Course Outline and Schedule (subject to change)
1. Review of Probability: 1.1. Set Thory, Probability Spaces; 1.3 Conditional Probability and Independence
2. Random Variables: 2.1 Basic Concepts; 2.2 Distribution, Density, and Mass Functions; 2.3 Functions of
Random Variables; 2.4 Expectations, Moments, and Characteristic Functions
3. Pairs of Random Variables: 3.1 Joint and Marginal Distributions; 3.2 Conditional Distributions and
Independence; 3.3 Functions of Two Random Variables; 3.4 Expectations and Correlations
*** MIDTERM EXAM 1 (Feb. 17 or 24) – Cancelled ***
4. Random Vectors: 4.1 Joint, Marginal, and Conditional Distributions; 4.2 Functions of
Several Random Variables; Expectations and Correlations; 4.3 The Multivariate Gaussian Distribution
5. Sequences of Random Variables; Convergence Concepts;
Law of Large Numbers and Central Limit Theorem
***REVIEW *** MIDTERM EXAM 2 (March 23) ***
6. Stochastic Processes
6.1. Basic Concepts
6.2. Covariance, Correlation, and Stationarity
6.3. Gaussian Processes and Brownian Motion
6.4. Poisson and Related Processes
6.5. Power Spectral Density
6.6. Stochastic Processes and Linear Systems
7. Introduction to Markov Chains
7.1. Markov Processes
7.2. Markov Chains
*** FINAL EXAM (early May) ***
Course and University Policies
Honesty and Integrity: Mason expects students to pursue their academic work with honesty and
integrity. Students should feel free to work in groups to discuss lecture material and homework
assignments; however, under no circumstance should a student represent another’s work as his or
her own. Copying solutions for assigned homework problems, from any source, constitutes a violation
of the university honor code. Any forms of cheating may cause penalties, from getting F in this course
to academic actions in accordance with university policy.
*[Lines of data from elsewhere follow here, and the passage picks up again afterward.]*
**src/rtl/fbpa_pkg.sv**
```systemverilog
`timescale 1ns / 1ps
package fbpa_pkg;

  localparam int SLOT_COUNT_W  = 9;
  localparam int OBJ_BYTES_W   = 13;
  localparam int OFFSET_W      = 20;
  localparam int BYTES_W       = 21;
  localparam int CFG_DATA_W    = 13;
  localparam int CFG_IDX_W     = 1;
  localparam int MIN_OBJ_BYTES = 8;
  localparam int SLOT_COUNT_RST = 256;
  localparam int OBJ_BYTES_RST  = 64;
  localparam logic [BYTES_W-1:0] BYTES_MAX = {BYTES_W{1'b1}};

  typedef enum logic [1:0] {
    CMD_ALLOC   = 2'd0,
    CMD_FREE    = 2'd1,
    CMD_RESTART = 2'd2
  } cmd_e;

  typedef enum logic [1:0] {
    ST_OK       = 2'd0,
    ST_EMPTY    = 2'd1,
    ST_BAD_FREE = 2'd2
  } status_e;

  typedef enum logic [CFG_IDX_W-1:0] {
    CFG_SLOT_COUNT   = 1'b0,
    CFG_OBJECT_BYTES = 1'b1
  } cfg_idx_e;

  typedef enum logic [2:0] {
    BK_IDLE,
    BK_LINK,
    BK_DIV,
    BK_FREE,
    BK_MUL,
    BK_DONE
  } bk_state_e;

  typedef struct packed {
    logic [1:0]          command;
    logic [OFFSET_W-1:0] free_offset;
  } in_item_t;

  typedef struct packed {
    logic [1:0]          status;
    logic [OFFSET_W-1:0] alloc_offset;
    logic [BYTES_W-1:0]  used_bytes;
    logic [BYTES_W-1:0]  peak_bytes;
  } out_item_t;

  typedef struct packed {
    logic [1:0]          command;
    logic [OFFSET_W-1:0] free_offset;
    logic                in_range;
  } req_entry_t;

endpackage

```
**src/rtl/fbpa_front.sv**
```systemverilog
`timescale 1ns / 1ps
module fbpa_front
  import fbpa_pkg::*;
#(
  parameter int SLOTS = 256
) (
  input  logic                             clk_i,
  input  logic                             rst_ni,
  input  logic                             in_valid_i,
  output logic                             in_ready_o,
  input  in_item_t                         in_item_i,
  input  logic [$clog2(SLOTS+1)-1:0]       count_i,
  input  logic [OBJ_BYTES_W-1:0]           size_i,
  output logic                             req_valid_o,
  input  logic                             req_ready_i,
  output req_entry_t                       req_o
);

  localparam int SLOT_W = $clog2(SLOTS + 1);
  localparam int LIM_W  = SLOT_W + OBJ_BYTES_W;
  localparam int CMP_W  = (LIM_W > OFFSET_W) ? LIM_W : OFFSET_W;

  logic             valid_q, valid_d;
  req_entry_t       req_q, req_d;
  logic [LIM_W-1:0] limit;
  logic             take;

  // pool byte limit for the bounds check on free
  assign limit      = LIM_W'(count_i) * LIM_W'(size_i);
  assign in_ready_o = !valid_q || req_ready_i;
  assign take       = in_valid_i && in_ready_o;

  always_comb begin
    valid_d = valid_q;
    req_d   = req_q;
    if (take) begin
      valid_d           = 1'b1;
      req_d.command     = in_item_i.command;
      req_d.free_offset = in_item_i.free_offset;
      req_d.in_range    = CMP_W'(in_item_i.free_offset) < CMP_W'(limit);
    end else if (req_ready_i) begin
      valid_d = 1'b0;
    end
  end

  always_ff @(posedge clk_i or negedge rst_ni) begin
    if (!rst_ni) begin
      valid_q <= 1'b0;
    end else begin
      valid_q <= valid_d;
    end
  end

  always_ff @(posedge clk_i) begin
    req_q <= req_d;
  end

  assign req_valid_o = valid_q;
  assign req_o       = req_q;

endmodule

```
**src/rtl/fbpa_queue.sv**
```systemverilog
`timescale 1ns / 1ps
module fbpa_queue
  import fbpa_pkg::*;
(
  input  logic       clk_i,
  input  logic       rst_ni,
  input  logic       push_valid_i,
  output logic       push_ready_o,
  input  req_entry_t push_i,
  output logic       pop_valid_o,
  input  logic       pop_ready_i,
  output req_entry_t pop_o
);

  req_entry_t entry_q [2];
  logic       wr_ptr_q, wr_ptr_d;
  logic       rd_ptr_q, rd_ptr_d;
  logic [1:0] cnt_q, cnt_d;
  logic       push, pop;

  assign push_ready_o = cnt_q != 2'd2;
  assign pop_valid_o  = cnt_q != 2'd0;
  assign push         = push_valid_i && push_ready_o;
  assign pop          = pop_valid_o && pop_ready_i;
  assign pop_o        = entry_q[rd_ptr_q];

  always_comb begin
    wr_ptr_d = push ? !wr_ptr_q : wr_ptr_q;
    rd_ptr_d = pop ? !rd_ptr_q : rd_ptr_q;
    cnt_d    = cnt_q;
    if (push && !pop) begin
      cnt_d = cnt_q + 2'd1;
    end else if (pop && !push) begin
      cnt_d = cnt_q - 2'd1;
    end
  end

  always_ff @(posedge clk_i or negedge rst_ni) begin
    if (!rst_ni) begin
      wr_ptr_q <= 1'b0;
      rd_ptr_q <= 1'b0;
      cnt_q    <= 2'd0;
    end else begin
      wr_ptr_q <= wr_ptr_d;
      rd_ptr_q <= rd_ptr_d;
      cnt_q    <= cnt_d;
    end
  end

  always_ff @(posedge clk_i) begin
    if (push) begin
      entry_q[wr_ptr_q] <= push_i;
    end
  end

endmodule

```
**src/rtl/fbpa_back.sv**
```systemverilog
`timescale 1ns / 1ps
module fbpa_back
  import fbpa_pkg::*;
#(
  parameter int SLOTS = 256
) (
  input  logic                       clk_i,
  input  logic                       rst_ni,
  input  logic                       restart_i,
  input  logic [$clog2(SLOTS+1)-1:0] count_i,
  input  logic [OBJ_BYTES_W-1:0]     size_i,
  input  logic                       req_valid_i,
  output logic                       req_ready_o,
  input  req_entry_t                 req_i,
  output logic                       out_valid_o,
  input  logic                       out_ready_i,
  output out_item_t                  out_item_o
);

  localparam int SLOT_W = $clog2(SLOTS + 1);
  localparam int QW     = $clog2(SLOTS);
  localparam int STEP_W = $clog2(QW + 1);
  localparam int PROD_W = QW + OBJ_BYTES_W;
  localparam logic [SLOT_W-1:0] EMPTY_MARK = SLOT_W'(SLOTS);

  bk_state_e state_q, state_d;

  logic [SLOT_W-1:0]      head_q, head_d;
  logic [SLOT_W-1:0]      fresh_q, fresh_d;
  logic [BYTES_W-1:0]     used_q, used_d;
  logic [BYTES_W-1:0]     peak_q, peak_d;
  logic [QW-1:0]          slot_q, slot_d;
  logic [OBJ_BYTES_W-1:0] rem_q, rem_d;
  logic [QW-1:0]          dvd_q, dvd_d;
  logic [STEP_W-1:0]      step_q, step_d;
  logic [1:0]             status_q, status_d;
  logic [OFFSET_W-1:0]    alloc_q, alloc_d;
  logic                   out_valid_q, out_valid_d;
  out_item_t              out_q, out_d;

  logic [SLOT_W-1:0] link_mem [SLOTS];
  logic [SLOT_W-1:0] rd_data_q;
  logic              link_re, link_we;

  logic                 pop, head_live, last_step, out_free;
  logic [OBJ_BYTES_W:0] trial;
  logic                 trial_ge;
  logic [PROD_W-1:0]    prod;
  logic [BYTES_W:0]     sum;
  logic [BYTES_W-1:0]   used_add;

  assign req_ready_o = state_q == BK_IDLE;
  assign pop         = req_valid_i && req_ready_o;
  assign head_live   = head_q < EMPTY_MARK;
  assign last_step   = step_q == STEP_W'(QW - 1);
  assign out_free    = !out_valid_q || out_ready_i;

  // one restoring division step per cycle
  assign trial    = {rem_q, dvd_q[QW-1]};
  assign trial_ge = trial >= (OBJ_BYTES_W + 1)'(size_i);

  assign prod     = PROD_W'(slot_q) * PROD_W'(size_i);
  assign sum      = {1'b0, used_q} + (BYTES_W + 1)'(size_i);
  assign used_add = sum[BYTES_W] ? BYTES_MAX : sum[BYTES_W-1:0];

  always_comb begin
    state_d = state_q;
    case (state_q)
      BK_IDLE: begin
        if (pop) begin
          case (req_i.command)
            CMD_ALLOC: begin
              if (head_live) begin
                state_d = BK_LINK;
              end else if (fresh_q < count_i) begin
                state_d = BK_MUL;
              end else begin
                state_d = BK_DONE;
              end
            end
            CMD_FREE: state_d = req_i.in_range ? BK_DIV : BK_DONE;
            default:  state_d = BK_DONE;
          endcase
        end
      end
      BK_LINK: state_d = BK_MUL;
      BK_DIV:  state_d = last_step ? BK_FREE : BK_DIV;
      BK_FREE: state_d = BK_DONE;
      BK_MUL:  state_d = BK_DONE;
      BK_DONE: state_d = out_free ? BK_IDLE : BK_DONE;
      default: state_d = BK_IDLE;
    endcase
  end

  always_comb begin
    head_d      = head_q;
    fresh_d     = fresh_q;
    used_d      = used_q;
    peak_d      = peak_q;
    slot_d      = slot_q;
    rem_d       = rem_q;
    dvd_d       = dvd_q;
    step_d      = step_q;
    status_d    = status_q;
    alloc_d     = alloc_q;
    out_valid_d = out_valid_q;
    out_d       = out_q;
    link_re     = 1'b0;
    link_we     = 1'b0;

    if (out_valid_q && out_ready_i) begin
      out_valid_d = 1'b0;
    end

    case (state_q)
      BK_IDLE: begin
        if (pop) begin
          status_d = ST_OK;
          alloc_d  = '0;
          case (req_i.command)
            CMD_ALLOC: begin
              if (head_live) begin
                link_re = 1'b1;
                slot_d  = head_q[QW-1:0];
              end else if (fresh_q < count_i) begin
                slot_d  = fresh_q[QW-1:0];
                fresh_d = fresh_q + SLOT_W'(1);
              end else begin
                status_d = ST_EMPTY;
              end
            end
            CMD_FREE: begin
              if (req_i.in_range) begin
                rem_d  = OBJ_BYTES_W'(req_i.free_offset >> QW);
                dvd_d  = req_i.free_offset[QW-1:0];
                step_d = '0;
              end else begin
                status_d = ST_BAD_FREE;
              end
            end
            CMD_RESTART: begin
              head_d  = EMPTY_MARK;
              fresh_d = '0;
              used_d  = '0;
              peak_d  = '0;
            end
            default: begin
            end
          endcase
        end
      end
      BK_LINK: begin
        head_d = (rd_data_q > EMPTY_MARK) ? EMPTY_MARK : rd_data_q;
      end
      BK_DIV: begin
        rem_d  = trial_ge ? OBJ_BYTES_W'(trial - (OBJ_BYTES_W + 1)'(size_i))
                          : OBJ_BYTES_W'(trial);
        dvd_d  = dvd_q << 1;
        slot_d = QW'({slot_q, trial_ge});
        step_d = step_q + STEP_W'(1);
      end
      BK_FREE: begin
        if (rem_q == '0) begin
          link_we = 1'b1;
          head_d  = SLOT_W'(slot_q);
          used_d  = (used_q >= BYTES_W'(size_i)) ? used_q - BYTES_W'(size_i) : '0;
        end else begin
          status_d = ST_BAD_FREE;
        end
      end
      BK_MUL: begin
        alloc_d = OFFSET_W'(prod);
        used_d  = used_add;
        peak_d  = (used_add > peak_q) ? used_add : peak_q;
      end
      BK_DONE: begin
        if (out_free) begin
          out_valid_d        = 1'b1;
          out_d.status       = status_q;
          out_d.alloc_offset = alloc_q;
          out_d.used_bytes   = used_q;
          out_d.peak_bytes   = peak_q;
        end
      end
      default: begin
      end
    endcase

    if (restart_i) begin
      head_d  = EMPTY_MARK;
      fresh_d = '0;
      used_d  = '0;
      peak_d  = '0;
    end
  end

  always_ff @(posedge clk_i or negedge rst_ni) begin
    if (!rst_ni) begin
      state_q     <= BK_IDLE;
      head_q      <= EMPTY_MARK;
      fresh_q     <= '0;
      used_q      <= '0;
      peak_q      <= '0;
      out_valid_q <= 1'b0;
    end else begin
      state_q     <= state_d;
      head_q      <= head_d;
      fresh_q     <= fresh_d;
      used_q      <= used_d;
      peak_q      <= peak_d;
      out_valid_q <= out_valid_d;
    end
  end

  always_ff @(posedge clk_i) begin
    slot_q   <= slot_d;
    rem_q    <= rem_d;
    dvd_q    <= dvd_d;
    step_q   <= step_d;
    status_q <= status_d;
    alloc_q  <= alloc_d;
    out_q    <= out_d;
  end

  // free-list links
  always_ff @(posedge clk_i) begin
    if (link_we) begin
      link_mem[slot_q] <= head_q;
    end
    if (link_re) begin
      rd_data_q <= link_mem[head_q[QW-1:0]];
    end
  end

  assign out_valid_o = out_valid_q;
  assign out_item_o  = out_q;

endmodule

```
**src/rtl/fixed_block_pool_allocator.sv**
```systemverilog
`timescale 1ns / 1ps
// channel   direction  handshake                  payload
// cfg       in         cfg_valid_i / cfg_ready_o  cfg_index_i, cfg_data_i
// request   in         in_valid_i / in_ready_o    in_item_i (command, free_offset)
// result    out        out_valid_o / out_ready_i  out_item_o (status, offsets, byte counts)
// a request passes an input register and a two-entry queue before the back end runs it
// back end steps: allocate passes LINK (when reusing a freed slot) and MUL, free passes DIV
// and FREE (one quotient bit per cycle in the offset divider); an exhausted pool, an
// out-of-range free, restart and unused commands skip to DONE; one request at a time
// reset empties the pool; the link memory needs no clearing pass
// a waiting result stalls the back end; the front takes requests until queue and register fill
module fixed_block_pool_allocator
  import fbpa_pkg::*;
#(
  parameter int SLOTS            = 256,
  parameter int MAX_OBJECT_BYTES = 4096
) (
  input  logic                  clk_i,
  input  logic                  rst_ni,
  input  logic                  cfg_valid_i,
  output logic                  cfg_ready_o,
  input  logic [CFG_IDX_W-1:0]  cfg_index_i,
  input  logic [CFG_DATA_W-1:0] cfg_data_i,
  input  logic                  in_valid_i,
  output logic                  in_ready_o,
  input  in_item_t              in_item_i,
  output logic                  out_valid_o,
  input  logic                  out_ready_i,
  output out_item_t             out_item_o
);

  localparam int SLOT_W = $clog2(SLOTS + 1);
  localparam logic [31:0] MAX_BYTES32 = MAX_OBJECT_BYTES;

  logic [SLOT_COUNT_W-1:0] slot_count_q, slot_count_d;
  logic [OBJ_BYTES_W-1:0]  object_bytes_q, object_bytes_d;
  logic                    cfg_write;
  logic [SLOT_W-1:0]       count_eff;
  logic [OBJ_BYTES_W-1:0]  size_eff;

  logic       req_valid, req_ready;
  req_entry_t req;
  logic       bk_valid, bk_ready;
  req_entry_t bk_req;

  assign cfg_ready_o = 1'b1;
  assign cfg_write   = cfg_valid_i && cfg_ready_o;

  always_comb begin
    slot_count_d   = slot_count_q;
    object_bytes_d = object_bytes_q;
    if (cfg_write) begin
      case (cfg_index_i)
        CFG_SLOT_COUNT:   slot_count_d   = cfg_data_i[SLOT_COUNT_W-1:0];
        CFG_OBJECT_BYTES: object_bytes_d = cfg_data_i[OBJ_BYTES_W-1:0];
        default: begin
        end
      endcase
    end
  end

  always_ff @(posedge clk_i or negedge rst_ni) begin
    if (!rst_ni) begin
      slot_count_q   <= SLOT_COUNT_W'(SLOT_COUNT_RST);
      object_bytes_q <= OBJ_BYTES_W'(OBJ_BYTES_RST);
    end else begin
      slot_count_q   <= slot_count_d;
      object_bytes_q <= object_bytes_d;
    end
  end

  always_comb begin
    if (slot_count_q == '0) begin
      count_eff = SLOT_W'(1);
    end else if (32'(slot_count_q) > 32'(SLOTS)) begin
      count_eff = SLOT_W'(SLOTS);
    end else begin
      count_eff = SLOT_W'(slot_count_q);
    end
    if (object_bytes_q < OBJ_BYTES_W'(MIN_OBJ_BYTES)) begin
      size_eff = OBJ_BYTES_W'(MIN_OBJ_BYTES);
    end else if (32'(object_bytes_q) > MAX_BYTES32) begin
      size_eff = OBJ_BYTES_W'(MAX_BYTES32);
    end else begin
      size_eff = object_bytes_q;
    end
  end

  fbpa_front #(
    .SLOTS(SLOTS)
  ) u_front (
    .clk_i       (clk_i),
    .rst_ni      (rst_ni),
    .in_valid_i  (in_valid_i),
    .in_ready_o  (in_ready_o),
    .in_item_i   (in_item_i),
    .count_i     (count_eff),
    .size_i      (size_eff),
    .req_valid_o (req_valid),
    .req_ready_i (req_ready),
    .req_o       (req)
  );

  fbpa_queue u_queue (
    .clk_i        (clk_i),
    .rst_ni       (rst_ni),
    .push_valid_i (req_valid),
    .push_ready_o (req_ready),
    .push_i       (req),
    .pop_valid_o  (bk_valid),
    .pop_ready_i  (bk_ready),
    .pop_o        (bk_req)
  );

  fbpa_back #(
    .SLOTS(SLOTS)
  ) u_back (
    .clk_i       (clk_i),
    .rst_ni      (rst_ni),
    .restart_i   (cfg_write),
    .count_i     (count_eff),
    .size_i      (size_eff),
    .req_valid_i (bk_valid),
    .req_ready_o (bk_ready),
    .req_i       (bk_req),
    .out_valid_o (out_valid_o),
    .out_ready_i (out_ready_i),
    .out_item_o  (out_item_o)
  );

endmodule

```
**config.mk**
```make
export PLATFORM = sky130hd
export DESIGN_NAME = fixed_block_pool_allocator
export DESIGN_NICKNAME = d
export VERILOG_FILES = /design/src/rtl/fbpa_pkg.sv /design/src/rtl/fbpa_front.sv /design/src/rtl/fbpa_queue.sv /design/src/rtl/fbpa_back.sv /design/src/rtl/fixed_block_pool_allocator.sv
export SDC_FILE = /design/constraint.sdc
export NUM_CORES = 2
export LEC_CHECK = 0
export ABC_AREA = 1
export BUFFER_PORTS_ARGS = -buffer_cell sky130_fd_sc_hd__buf_2
export CAP_MARGIN = 20
export CORE_MARGIN = 3
export CORE_UTILIZATION = 26
export CTS_CLUSTER_SIZE = 28
export DETAILED_ROUTE_END_ITERATION = 8
export PLACE_DENSITY_LB_ADDON = 0.2
export SYNTH_ARGS = -nofsm -noshare
export SYNTH_HDL_FRONTEND = slang
export SYNTH_SLANG_ARGS = --single-unit
```
**constraint.sdc**
```tcl
create_clock -name clk_i -period 7.7 [get_ports clk_i]
set_clock_uncertainty 0.05 [all_clocks]
set_input_delay 1.54 -clock clk_i [delete_from_list [all_inputs] [get_ports clk_i]]
set_output_delay 1.54 -clock clk_i [all_outputs]
set_load 0.05 [all_outputs]
```
==> metrics.md <==
| Metric | Value |
|---|---|
| GR Overflow Total | 0 |
| CTS Buffer Depth | 4 |
| R2R Setup Slk | 0.60 ns |
| Fin crit period | 7.10 ns |
| Min setup slack post-route | 0.597 ns |
| Top_reg_cell synth | edfxtp_1 |
| PwrDens | 304 mW/mm² |
| Multi-input logic area | 0.0331 mm² |
| Worst path slowest cell | clkinv_1 |
| CP endpoint kind | flop |
| Status | complete, no violations |
| RSZ-0062 raised after global routing | false |
| P_int | 26600 µW |
| Switching share of power | 32.8% |
| Synth Area in Compound Gates | 1.53% |
| Fin. Hold Viols | 0 |
| Total core area | 0.438 mm² |
| Crit path buffers/inverters | 5 |
| HPWL Detailed | 201000 µm |
| Drt pass-1 iters | 5 |
| Mux cell area share after synthesis | 0.0557% |
| Startpoint types | flop |
| Met2 WL | 162000 µm |
| Slew margin rel. | 26.1% |
| Number of hold buffers added after CTS | 0 |
| Die height | 670 µm |
| Gp weighted congestion | 0.841 |
| Avg WL per Cell | 21.4 µm |
| MaxCap Viol Count | 0 |
| Port buffer count | 106 |
| Crit Path Category | flop to flop |
| Latest clock arrival within the worst-skew pair | 0.90 ns |
| Cell depth of the worst hold path | 0 |
| Layout cell share with drive strength beyond 1 | 6.60% |
| Synth Area in XOR/XNOR | 0.405% |
| Pre-CTS setup slack | 0.639 ns |
| Largest family of logic cells by synthesized area | simple AND/OR/NAND/NOR gates |
| RR Startpoint | object_bytes_q[6] |
| H-tree levels | 5 |
| I/O pins | 108 |
| Drt initial violations | 6791 |
| Initial Util | 26.1% |
| Cell family with most CP delay | adder cells |
| Total GRT Usage | 15.0% |
| Worst hold path type | flop to flop |
| Comb pwr share | 22.5% |
| Max Used Layer | met4 |
| Vias in the first global route | 73800 |
| Simple-Gate Fraction of Synth Area | 22.4% |
| Mapped cell area | 0.115 mm² |
| Setup bufs post-CTS | 0 |
| Syn Area/Cell | 11.1 µm² |
| Post-Route WL | 349000 µm |
| Worst Hold Launch | u_back.alloc_q[13] |
| Synth-to-layout area growth | 13.8% |
| DIE WIDTH | 670 µm |
| Post-route setup TNS | 0 ns |
| Clock network power share | 34.4% |
| # setup viols final | 0 |
| VDD IR max | 0.212 mV |
| Pin count of the biggest net entering global routing | 187 |
| Inserted Clock Buffers | 299 |
| Nets | 10600 |
| CTS Sinks | 2592 |
| Fill cells | 44900 |
| Clk slew on worst S/H paths | 0.06 ns |
| DRT met1 WL | 159000 µm |
| Hold path endpoint | u_back.out_item_o[55] |
| Netlist cell types | 51 |
| CTS root buf | clkbuf_16 |
| Worst slew pin tran | 1.10 ns |
| Static leakage | 0.0461 µW |
| Post-synthesis cell count | 10300 |
| FMAX | 141 MHz |
| Sw power | 13000 µW |
| Met3 Wirelength | 18900 µm |
| First-pass GRT wire length | 512000 µm |
| Die Footprint | 0.449 mm² |
| Post-synthesis adder-cell area fraction | 4.42% |
| Synth warnings | 0 |
| Worst Reg-to-Reg Cells | 32 |
| Initial antenna violation count | 8 |
| TritonCTS clock tree | yes |
| DRC | 0 |
| Async S/R FF share, synth | 3.51% |
| Flop pwr share | 43.1% |
| Post-synth EDFFs | 2501 |
| Final period util | 92.2% |
| #FFs+latches synth | 2592 |
| Storage cell area | 0.0774 mm² |
| Required time of the critical path | 8.29 ns |
| Syn nets | 10700 |
| Most used cell, CP | nand2_1 |
| Final ANT Viol Nets | 0 |
| Core Rows | 243 |
| Max Slew Vio Count | 0 |
| Worst reg2reg endpoint | u_front.req_o[0] |
| Slowest Stage Delay on Critical Path | 0.57 ns |
| DR vias/cell | 4.67 |
| Via count | 76100 |
| CP arrival | 7.69 ns |
| Worst Path Max Fanout | 9 |
| Post-synthesis sequential area ratio | 67.5% |
| Post-CTS sizing | 0 |
==> stage by stage <==
step	utilization [%]	power (µW)	hold WS, ns	instances	cell area [µm²]
finish	29.7	39600	0.370	16300	130000
global route	29.7	41500	0.378	16300	130000
CTS	29.7	40100	0.372	16300	130000
detailed placement	27.6	26400	0.356	15800	121000
global placement	27.6	26300	0.354	15800	121000
floorplan	-	22800	0.350	10300	115000
==> worst reg2reg max path, delay by kind of cell, from the launching register on <==
| family | cells | cell delay, ns |
|---|---|---|
| adder cells (fa/ha/maj) | 6 | 2.22 |
| AND/OR/NAND/NOR | 16 | 2.01 |
| buffers and inverters | 5 | 1.01 |
| AO/OA/AOI/OAI | 4 | 0.86 |
| flip-flops | 1 | 0.54 |
| XOR/XNOR | 1 | 0.15 |
==> cell families after synthesis <==
kind of cell | count (synthesis)
simple gates | 5980
flops | 2592
buf+inv | 1029
fa+ha+maj | 317
compound gates | 316
xor+xnor | 53
mux | 6
other cells | 1
==> per-layer routing <==
metal	global-route usage (%)	up-vias
met2	24.2	1993
met5	0	-
li1	-	35600
met1	21.0	38100
met4	4.09	0
met3	2.24	395
==> flip-flops by register name, summed over array words and instances (netlist names), 13 cells and up <==
signal / cells
object_bytes_q: 13
u_back.alloc_q: 20
u_back.link_mem: 2304
u_back.out_item_o: 64
u_back.peak_q: 21
u_back.rem_q: 13
u_back.used_q: 21
u_front.req_o: 23
u_queue.entry_q: 46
Email Communications: Students must use their MasonLive email account to receive important
University information, including messages related to this class. See http://masonlive.gmu.edu for more
information. Homework assignments and other course material will be emailed to your MasonLive
email account. Also, when you send me an email, please write ece528 on the subject line.
University Policies: The University Catalog, http://catalog.gmu.edu, is the central resource for
university policies affecting student, faculty, and staff conduct in university academic affairs. Other
policies are available at http://universitypolicy.gmu.edu/. All members of the university community are
responsible for knowing and following established policies. Academic integrity is of great importance to
the Mason community. Mason provides accommodations through the Office of Disability Services.